Seattle City Councilmember Kshama Sawant jumped into the fight to save The Showbox from demolition, arguing that assurances from the developer to give it landmark status should not be trusted.

“I have heard from many of you who are outraged to learn that a real estate developer intends to replace Seattle’s historic Showbox theater with a high-rise apartment building,” Sawant said in a statement Monday. “This is yet another example of how development and construction decisions in Seattle are being driven primarily by whatever will make the quickest dollar for the largest for-profit developers, with little regard for the needs and desires of the rest of us.”

“Often, it is affordable housing that we see demolished to make way for new luxury buildings that only the wealthy get to live in,” she said. “In this case, it is a landmark of Seattle’s history and music that is on the chopping block. In both cases, Seattle is more and more becoming a playground for the rich, with little space for working people and for the culture that makes Seattle so unique.”

RELATED: Supporters organizing to save iconic Seattle music venue

Sawant is preparing a resolution for the council to consider on Aug. 6. It will promote that The Showbox be preserved in its entirety — inside and out.

Vancouver B.C.-based developer Onni Group submitted a permit application to construct a 44-story apartment building on the site of The Showbox. The proposal has not been approved.

In the meantime, Showbox supporters are asking Seattleites to write to the council to ask that the venue is given landmark or historic status to preserve it and thwart plans to tear it down. Other regional leaders have spoken out in their support of preserving the building.

Alongside that effort, Onni Group has announced it will nominate the building for landmark status itself. Many do not trust the developer’s intentions, however. Sawant is among them.
“Big developers have immense power in Washington state, but one possible point of leverage are Seattle’s landmark preservation laws,” Sawant said. “Because The Showbox has so much historic value, the Landmarks Preservation Board should agree to landmark it if they hear from a large enough community of people. However, the board often preserves only the outside of buildings, and in this case we need the Board to also preserve the music venue inside.”
Sawant is also pressing Seattleites to not stop at pressuring city officials to nominate The Showbox as a landmark.

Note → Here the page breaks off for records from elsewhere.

==> src/rtl/seg_scan_ctrl.sv <==
// Purpose: 4-digit seven-segment scan controller; writes are shadowed and committed only at a frame boundary.
// Latency: commit at the boundary edge, decode is combinational (new data shows in slot 0 of the next frame).
// Backpressure: none; every write strobe is accepted and the last one before a boundary wins.
// Optional macro SEG_DEGHOST_EN blanks the enables for DEGHOST_CYC cycles at the start of each slot.
module seg_scan_ctrl #(
    parameter int SCAN_DIV    = 100000,
    parameter int CNT_W       = 17,
    parameter int DEGHOST_CYC = 4
) (
    input  logic              sysclk,
    input  logic              reset,
    seg_scan_ctrl_if.slave    wr,
    output logic [3:0]        ENs,
    output logic [6:0]        BCDs,
    output logic              frame_tick
);

    if (SCAN_DIV < 2 || (longint'(1) << CNT_W) < longint'(SCAN_DIV) || DEGHOST_CYC < 0) begin : g_bad_params
        $error("seg_scan_ctrl: illegal SCAN_DIV/CNT_W/DEGHOST_CYC combination");
    end
`ifdef SEG_DEGHOST_EN
    if (DEGHOST_CYC >= SCAN_DIV) begin : g_bad_deghost
        $error("seg_scan_ctrl: DEGHOST_CYC must be below SCAN_DIV");
    end
`endif

    logic [CNT_W-1:0] div;
    logic [1:0]       slot;
    logic [15:0]      active_data;
    logic [3:0]       active_blank;
    logic [15:0]      shadow_data;
    logic [3:0]       shadow_blank;
    logic             pending_q;

    logic             last_div;
    logic             boundary;

    assign last_div = (div == CNT_W'(SCAN_DIV - 1));
    assign boundary = last_div && (slot == 2'd3);

    always_ff @(posedge sysclk) begin
        if (reset) begin
            div          <= '0;
            slot         <= 2'd0;
            active_data  <= 16'h0000;
            active_blank <= 4'b0000;
            shadow_data  <= 16'h0000;
            shadow_blank <= 4'b0000;
            pending_q    <= 1'b0;
            frame_tick   <= 1'b0;
        end else begin
            frame_tick <= boundary;

            if (last_div) begin
                div  <= '0;
                slot <= slot + 2'd1;
            end else begin
                div  <= div + CNT_W'(1);
            end

            // A write landing on the boundary itself goes straight to the active copy.
            if (boundary) begin
                if (wr.wr_en) begin
                    active_data  <= wr.wr_data;
                    active_blank <= wr.wr_blank;
                end else if (pending_q) begin
                    active_data  <= shadow_data;
                    active_blank <= shadow_blank;
                end
                pending_q <= 1'b0;
            end else if (wr.wr_en) begin
                shadow_data  <= wr.wr_data;
                shadow_blank <= wr.wr_blank;
                pending_q    <= 1'b1;
            end
        end
    end

    assign wr.pending = pending_q;

    logic [3:0] nibble;
    logic [3:0] en_n;

    always_comb begin
        nibble = active_data[3:0];
        case (slot)
            2'd0: nibble = active_data[3:0];
            2'd1: nibble = active_data[7:4];
            2'd2: nibble = active_data[11:8];
            2'd3: nibble = active_data[15:12];
            default: nibble = active_data[3:0];
        endcase
    end

    always_comb begin
        BCDs = 7'b1000000;
        case (nibble)
            4'h0: BCDs = 7'b1000000;
            4'h1: BCDs = 7'b1111001;
            4'h2: BCDs = 7'b0100100;
            4'h3: BCDs = 7'b0110000;
            4'h4: BCDs = 7'b0011001;
            4'h5: BCDs = 7'b0010010;
            4'h6: BCDs = 7'b0000010;
            4'h7: BCDs = 7'b1111000;
            4'h8: BCDs = 7'b0000000;
            4'h9: BCDs = 7'b0010000;
            4'hA: BCDs = 7'b0001000;
            4'hB: BCDs = 7'b0000011;
            4'hC: BCDs = 7'b1000110;
            4'hD: BCDs = 7'b0100001;
            4'hE: BCDs = 7'b0000110;
            4'hF: BCDs = 7'b0001110;
            default: BCDs = 7'b1000000;
        endcase
    end

    // A blanked digit stays dark but still owns its full slot time.
    always_comb begin
        en_n = ~(4'b0001 << slot);
        if (active_blank[slot]) begin
            en_n = 4'b1111;
        end
`ifdef SEG_DEGHOST_EN
        if (div < CNT_W'(DEGHOST_CYC)) begin
            en_n = 4'b1111;
        end
`endif
    end

    assign ENs = en_n;

endmodule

“The Showbox theater should not only be preserved on the outside but also be maintained as a music venue,” Sawant said. “In fact, the Omni Group, the corporation threatening the Showbox, has indicated they plan to nominate the building to the Landmarks Preservation Board. As a mega-development corporation, Onni will no doubt hope that the Board will decide not to preserve any part of the building that will conflict with their multi-million-dollar development plans. We obviously hope, on the other hand, that Board will not just preserve the facade, but enable Seattle’s music community to continue to function at the venue. There are undoubtedly other locations where upscale apartments could be built, although what our city really needs is affordable housing.”